Work to be completed
Up to and including the line with "for (int r = 0; r < NR; r++) begin", copy the records below exactly from their first line.

Data to process
★ ★ ★

--- src/rtl/bank_rf_pkg.sv ---
package bank_rf_pkg;
  localparam int unsigned DATA_W    = 8;
  localparam int unsigned NUM_BANKS = 4;
  localparam int unsigned NUM_REGS  = 8;
  localparam int unsigned REG_CW    = $clog2(NUM_REGS);
  localparam int unsigned PAIR_CW   = REG_CW - 1;
  localparam int unsigned BANK_W    = $clog2(NUM_BANKS);
  localparam int unsigned PAIR_W    = 2 * DATA_W;

  typedef enum logic [REG_CW-1:0] {
    REG_X, REG_A, REG_C, REG_B, REG_E, REG_D, REG_L, REG_H
  } reg_code_e;

  typedef enum logic [PAIR_CW-1:0] {
    PAIR_AX, PAIR_BC, PAIR_DE, PAIR_HL
  } pair_code_e;
endpackage

--- src/rtl/bank_rf_rd_port.sv ---
module bank_rf_rd_port #(
  parameter int unsigned DW = bank_rf_pkg::DATA_W,
  parameter int unsigned NR = bank_rf_pkg::NUM_REGS,
  localparam int unsigned CW = $clog2(NR)
) (
  input  logic [NR-1:0][DW-1:0] bank_i,
  input  logic [CW-1:0]         code_i,
  output logic [DW-1:0]         data_o
);
  assign data_o = bank_i[code_i];
endmodule

--- src/rtl/bank_rf_store.sv ---
module bank_rf_store #(
  parameter int unsigned DW = bank_rf_pkg::DATA_W,
  parameter int unsigned NB = bank_rf_pkg::NUM_BANKS,
  parameter int unsigned NR = bank_rf_pkg::NUM_REGS,
  localparam int unsigned RCW = $clog2(NR),
  localparam int unsigned PCW = RCW - 1,
  localparam int unsigned BW  = $clog2(NB),
  localparam int unsigned PW  = 2 * DW
) (
  input  logic                  clk_i,
  input  logic                  rst_ni,
  input  logic [BW-1:0]         bank_i,
  input  logic                  wr_en_i,
  input  logic [RCW-1:0]        wr_code_i,
  input  logic [DW-1:0]         wr_data_i,
  input  logic                  pwr_en_i,
  input  logic [PCW-1:0]        pwr_code_i,
  input  logic [PW-1:0]         pwr_data_i,
  input  logic                  acc_en_i,
  input  logic [PW-1:0]         acc_data_i,
  output logic [NR-1:0][DW-1:0] active_o
);
  logic [NR-1:0][DW-1:0] bank_q [NB];
  logic [NR-1:0][DW-1:0] bank_nxt;

  // later assignments win: byte < pair < accumulator
  always_comb begin
    bank_nxt = bank_q[bank_i];
    for (int r = 0; r < NR; r++) begin
      if (wr_en_i && wr_code_i == RCW'(r))
        bank_nxt[r] = wr_data_i;
      if (pwr_en_i && pwr_code_i == PCW'(r >> 1))
        bank_nxt[r] = r[0] ? pwr_data_i[PW-1:DW] : pwr_data_i[DW-1:0];
      if (acc_en_i && (r >> 1) == 0)
        bank_nxt[r] = r[0] ? acc_data_i[PW-1:DW] : acc_data_i[DW-1:0];
    end
  end

  for (genvar b = 0; b < NB; b++) begin : g_bank
    always_ff @(posedge clk_i or negedge rst_ni) begin
      if (!rst_ni)
        bank_q[b] <= '0;
      else if (bank_i == BW'(b))
        bank_q[b] <= bank_nxt;
    end

    assert_bank_iso_R5: assert property (@(posedge clk_i) disable iff (!rst_ni)
      (bank_i != BW'(b)) |=> $stable(bank_q[b]))
      else $error("R5 bank %0d changed while inactive", b);

    assert_no_write_R11: assert property (@(posedge clk_i) disable iff (!rst_ni)
      (!wr_en_i && !pwr_en_i && !acc_en_i) |=> $stable(bank_q[b]))
      else $error("R11 bank %0d changed with no write", b);
  end

  assign active_o = bank_q[bank_i];

  assert_pair_write_R4: assert property (@(posedge clk_i) disable iff (!rst_ni)
    (pwr_en_i && !(acc_en_i && pwr_code_i == '0)) |=>
      (bank_q[$past(bank_i)][{$past(pwr_code_i), 1'b1}] == $past(pwr_data_i[PW-1:DW]) &&
       bank_q[$past(bank_i)][{$past(pwr_code_i), 1'b0}] == $past(pwr_data_i[DW-1:0])))
    else $error("R4 pair write not stored");

  assert_acc_write_R7: assert property (@(posedge clk_i) disable iff (!rst_ni)
    acc_en_i |=> bank_q[$past(bank_i)][1:0] == $past(acc_data_i))
    else $error("R7 accumulator write not stored");

  assert_wide_wins_R8: assert property (@(posedge clk_i) disable iff (!rst_ni)
    (wr_en_i && pwr_en_i && wr_code_i[RCW-1:1] == pwr_code_i &&
     !(acc_en_i && pwr_code_i == '0)) |=>
      bank_q[$past(bank_i)][$past(wr_code_i)] ==
        ($past(wr_code_i[0]) ? $past(pwr_data_i[PW-1:DW]) : $past(pwr_data_i[DW-1:0])))
    else $error("R8 byte write overrode pair write");
endmodule

--- src/rtl/bank_reg_file.sv ---
module bank_reg_file
  import bank_rf_pkg::*;
(
  input  logic              clk_i,
  input  logic              rst_ni,
  input  logic [BANK_W-1:0] bank_sel_i,
  input  logic [REG_CW-1:0] rd_a_code_i,
  output logic [DATA_W-1:0] rd_a_data_o,
  input  logic [REG_CW-1:0] rd_b_code_i,
  output logic [DATA_W-1:0] rd_b_data_o,
  input  logic              wr_en_i,
  input  logic [REG_CW-1:0] wr_code_i,
  input  logic [DATA_W-1:0] wr_data_i,
  input  logic [PAIR_CW-1:0] pair_rd_code_i,
  output logic [PAIR_W-1:0] pair_rd_data_o,
  input  logic              pair_wr_en_i,
  input  logic [PAIR_CW-1:0] pair_wr_code_i,
  input  logic [PAIR_W-1:0] pair_wr_data_i,
  input  logic              acc_wr_en_i,
  input  logic [PAIR_W-1:0] acc_wr_data_i,
  output logic [DATA_W-1:0] acc8_o,
  output logic [PAIR_W-1:0] acc16_o,
  output logic [PAIR_W-1:0] ptr_de_o,
  output logic [PAIR_W-1:0] ptr_hl_o
);
  localparam int unsigned NUM_PAIRS = NUM_REGS / 2;

  logic [NUM_REGS-1:0][DATA_W-1:0] active;
  logic [NUM_PAIRS-1:0][PAIR_W-1:0] pair_view;

  bank_rf_store #(.DW(DATA_W), .NB(NUM_BANKS), .NR(NUM_REGS)) u_store (
    .clk_i      (clk_i),
    .rst_ni     (rst_ni),
    .bank_i     (bank_sel_i),
    .wr_en_i    (wr_en_i),
    .wr_code_i  (wr_code_i),
    .wr_data_i  (wr_data_i),
    .pwr_en_i   (pair_wr_en_i),
    .pwr_code_i (pair_wr_code_i),
    .pwr_data_i (pair_wr_data_i),
    .acc_en_i   (acc_wr_en_i),
    .acc_data_i (acc_wr_data_i),
    .active_o   (active)
  );

  bank_rf_rd_port #(.DW(DATA_W), .NR(NUM_REGS)) u_rd_a (
    .bank_i (active), .code_i (rd_a_code_i), .data_o (rd_a_data_o)
  );

  bank_rf_rd_port #(.DW(DATA_W), .NR(NUM_REGS)) u_rd_b (
    .bank_i (active), .code_i (rd_b_code_i), .data_o (rd_b_data_o)
  );

  // even register is the low byte, so the packed bank is already a pair array
  assign pair_view      = active;
  assign pair_rd_data_o = pair_view[pair_rd_code_i];
  assign acc8_o         = active[REG_A];
  assign acc16_o        = pair_view[PAIR_AX];
  assign ptr_de_o       = pair_view[PAIR_DE];
  assign ptr_hl_o       = pair_view[PAIR_HL];

  assert_acc_alias_R6: assert property (@(posedge clk_i) disable iff (!rst_ni)
    (rd_a_code_i == REG_A) |-> (rd_a_data_o == acc8_o && acc16_o[PAIR_W-1:DATA_W] == acc8_o))
    else $error("R6 accumulator outputs disagree with read port");

  assert_hl_alias_R10: assert property (@(posedge clk_i) disable iff (!rst_ni)
    (pair_rd_code_i == PAIR_HL) |-> (pair_rd_data_o == ptr_hl_o))
    else $error("R10 pointer output disagrees with pair port");
endmodule

--- config.mk ---
export PLATFORM = sky130hd
export DESIGN_NAME = bank_reg_file
export DESIGN_NICKNAME = d
export VERILOG_FILES = /design/src/rtl/bank_rf_pkg.sv /design/src/rtl/bank_rf_rd_port.sv /design/src/rtl/bank_rf_store.sv /design/src/rtl/bank_reg_file.sv
export SDC_FILE = /design/constraint.sdc
export NUM_CORES = 1
export LEC_CHECK = 0
export ABC_AREA = 1
export ABC_CLOCK_PERIOD_IN_PS = 2000
export BUFFER_PORTS_ARGS = -buffer_cell sky130_fd_sc_hd__buf_4
export CAP_MARGIN = 20
export CORE_ASPECT_RATIO = 1.2
export CORE_MARGIN = 5
export CORE_UTILIZATION = 30
export DETAILED_ROUTE_END_ITERATION = 10
export PLACE_DENSITY_LB_ADDON = 0.12
export SLEW_MARGIN = 10
export SYNTH_ARGS = -nofsm -noshare
export SYNTH_HDL_FRONTEND = slang
export SYNTH_SLANG_ARGS = --single-unit
--- constraint.sdc ---
create_clock -name clk_i -period 2 [get_ports clk_i]
set_input_delay 0.3 -clock clk_i [delete_from_list [all_inputs] [get_ports clk_i]]
set_output_delay 0.3 -clock clk_i [all_outputs]
set_load 0.01 [all_outputs]
======== Yosys cells after proc, flatten, opt, wreduce, memory -nomap -nowiden ========
Cells that the tools add are included.
word-level totals
  output and inout port bits .............. 88
  word-level logic and storage cells ...... 92
  bits in registers ....................... 256
  bits of input ports ..................... 60
operators by class
  magnitude comparators ................... 4
  multiplexer cells ....................... 27
  reduce and logical (&&, ||, !) cells .... 15
  eq/ne operators ......................... 13
  bitwise operators ....................... 1
operators by type and width
  cell                                                       number
  2-to-1 mux 8 bit                                           20
  binary-select mux 64 bit (select 2 bit)                    1
  2-to-1 mux 64 bit                                          2
  binary-select mux 8 bit (select 3 bit)                     2
  binary-select mux 16 bit (select 2 bit)                    1
  2-to-1 mux 16 bit                                          1
  equality test 3 bit (second input constant)                4
  logical AND 1 bit                                          12
  equality test 2 bit (second input constant)                4
  < comparator 3 x 4 -> 1 bit (second input constant)        2
  equality test 3 x 2 -> 1 bit (second input constant)       2
  equality test 2 x 1 -> 1 bit (second input constant)       2
  logical NOT 2 bit                                          2
  equality test 3 x 1 -> 1 bit (second input constant)       1
  greater-or-equal comparator 3 bit (second input constant)  1
  logical NOT 3 bit                                          1
  < comparator 2 x 3 -> 1 bit (second input constant)        1
  NOT 2 -> 3 bit                                             1

======== Depth between registers and ports, before layout ========
  depth after elaboration ................. 7
  mapped depth ............................ 14

======== Cells and area by module ========
Synthesis repeated with hierarchy kept, for this count alone.
second synthesis, totals
  cell total of the unflattened synthesis .. 2730
  area total of the unflattened synthesis .. 16439.5 um^2
by module, submodules not included
  module           area an instance (um^2)  sequential area each (um^2)  cells an instance  instances
  bank_rf_store    13706.9                  6406.1                       2106               1
  bank_rf_rd_port  933.4                    0.0                          214                2
  bank_reg_file    865.8                    0.0                          196                1

======== Least setup slack after synthesis ========
Ideal clock, no wire load.
  path kind ............................... input-to-output
  from .................................... input bank_sel_i[0]
  to ...................................... output pair_rd_data_o[15]
  arrival ................................. 1416 ps
  buffers on the path ..................... 3
  required time ........................... 1700 ps
  path slack .............................. 284 ps
  stages .................................. 10
  cells stage by stage .................... buf_6 > inv_4 > buf_12 > buf_4 > nand2_1 > nand2_1 > nand2_1 > nand2_1 > o21ai_0 > o21ai_0
between the ends
  cells in the longest elaborated chain, start to end .. 6
RTL lines
  what                                                  line                 source
  start: declaration                                    bank_reg_file.sv:6   input logic [BANK_W-1:0] bank_sel_i,
  NOT 2 -> 3 bit (implied by the code)                  bank_rf_store.sv:56  assign active_o = bank_q[bank_i];
  binary-select mux 64 bit (select 2 bit)               bank_rf_store.sv:56
  2-to-1 mux 64 bit (implied by the code) (2 in a row)  bank_rf_store.sv:56
  named net ptr_hl_o[15]                                bank_reg_file.sv:24  output logic [PAIR_W-1:0] ptr_hl_o
  binary-select mux 16 bit (select 2 bit)               bank_reg_file.sv:56  assign pair_rd_data_o = pair_view[pair_rd_code_i];
  2-to-1 mux 16 bit (implied by the code)               bank_reg_file.sv:56
  end: declaration                                      bank_reg_file.sv:15  output logic [PAIR_W-1:0] pair_rd_data_o,
The timed path passes the listed nets, and every way through them passes these cells. The select of a mux whose other input is x is not followed.

======== Final worst setup path ========
  from .................................... register u_store.bank_q[142] (netlist bit)
  to ...................................... output pair_rd_data_o[14]
between the ends
  cells in the longest elaborated chain, start to end .. 5
RTL lines
  what                                                  line                 source
  start: declaration                                    bank_rf_store.sv:23  logic [NR-1:0][DW-1:0] bank_q [NB];
  start signal: indexed assignment                      bank_rf_store.sv:44  bank_q[b] <= bank_nxt;
  binary-select mux 64 bit (select 2 bit)               bank_rf_store.sv:56
  2-to-1 mux 64 bit (implied by the code) (2 in a row)  bank_rf_store.sv:56
  binary-select mux 16 bit (select 2 bit)               bank_reg_file.sv:56
  2-to-1 mux 16 bit (implied by the code)               bank_reg_file.sv:56
No other way between the ends. The select of a mux whose other input is x is not followed.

★ ★ ★

Expected answer
--- src/rtl/bank_rf_pkg.sv ---
package bank_rf_pkg;
  localparam int unsigned DATA_W    = 8;
  localparam int unsigned NUM_BANKS = 4;
  localparam int unsigned NUM_REGS  = 8;
  localparam int unsigned REG_CW    = $clog2(NUM_REGS);
  localparam int unsigned PAIR_CW   = REG_CW - 1;
  localparam int unsigned BANK_W    = $clog2(NUM_BANKS);
  localparam int unsigned PAIR_W    = 2 * DATA_W;

  typedef enum logic [REG_CW-1:0] {
    REG_X, REG_A, REG_C, REG_B, REG_E, REG_D, REG_L, REG_H
  } reg_code_e;

  typedef enum logic [PAIR_CW-1:0] {
    PAIR_AX, PAIR_BC, PAIR_DE, PAIR_HL
  } pair_code_e;
endpackage

--- src/rtl/bank_rf_rd_port.sv ---
module bank_rf_rd_port #(
  parameter int unsigned DW = bank_rf_pkg::DATA_W,
  parameter int unsigned NR = bank_rf_pkg::NUM_REGS,
  localparam int unsigned CW = $clog2(NR)
) (
  input  logic [NR-1:0][DW-1:0] bank_i,
  input  logic [CW-1:0]         code_i,
  output logic [DW-1:0]         data_o
);
  assign data_o = bank_i[code_i];
endmodule

--- src/rtl/bank_rf_store.sv ---
module bank_rf_store #(
  parameter int unsigned DW = bank_rf_pkg::DATA_W,
  parameter int unsigned NB = bank_rf_pkg::NUM_BANKS,
  parameter int unsigned NR = bank_rf_pkg::NUM_REGS,
  localparam int unsigned RCW = $clog2(NR),
  localparam int unsigned PCW = RCW - 1,
  localparam int unsigned BW  = $clog2(NB),
  localparam int unsigned PW  = 2 * DW
) (
  input  logic                  clk_i,
  input  logic                  rst_ni,
  input  logic [BW-1:0]         bank_i,
  input  logic                  wr_en_i,
  input  logic [RCW-1:0]        wr_code_i,
  input  logic [DW-1:0]         wr_data_i,
  input  logic                  pwr_en_i,
  input  logic [PCW-1:0]        pwr_code_i,
  input  logic [PW-1:0]         pwr_data_i,
  input  logic                  acc_en_i,
  input  logic [PW-1:0]         acc_data_i,
  output logic [NR-1:0][DW-1:0] active_o
);
  logic [NR-1:0][DW-1:0] bank_q [NB];
  logic [NR-1:0][DW-1:0] bank_nxt;

  // later assignments win: byte < pair < accumulator
  always_comb begin
    bank_nxt = bank_q[bank_i];
    for (int r = 0; r < NR; r++) begin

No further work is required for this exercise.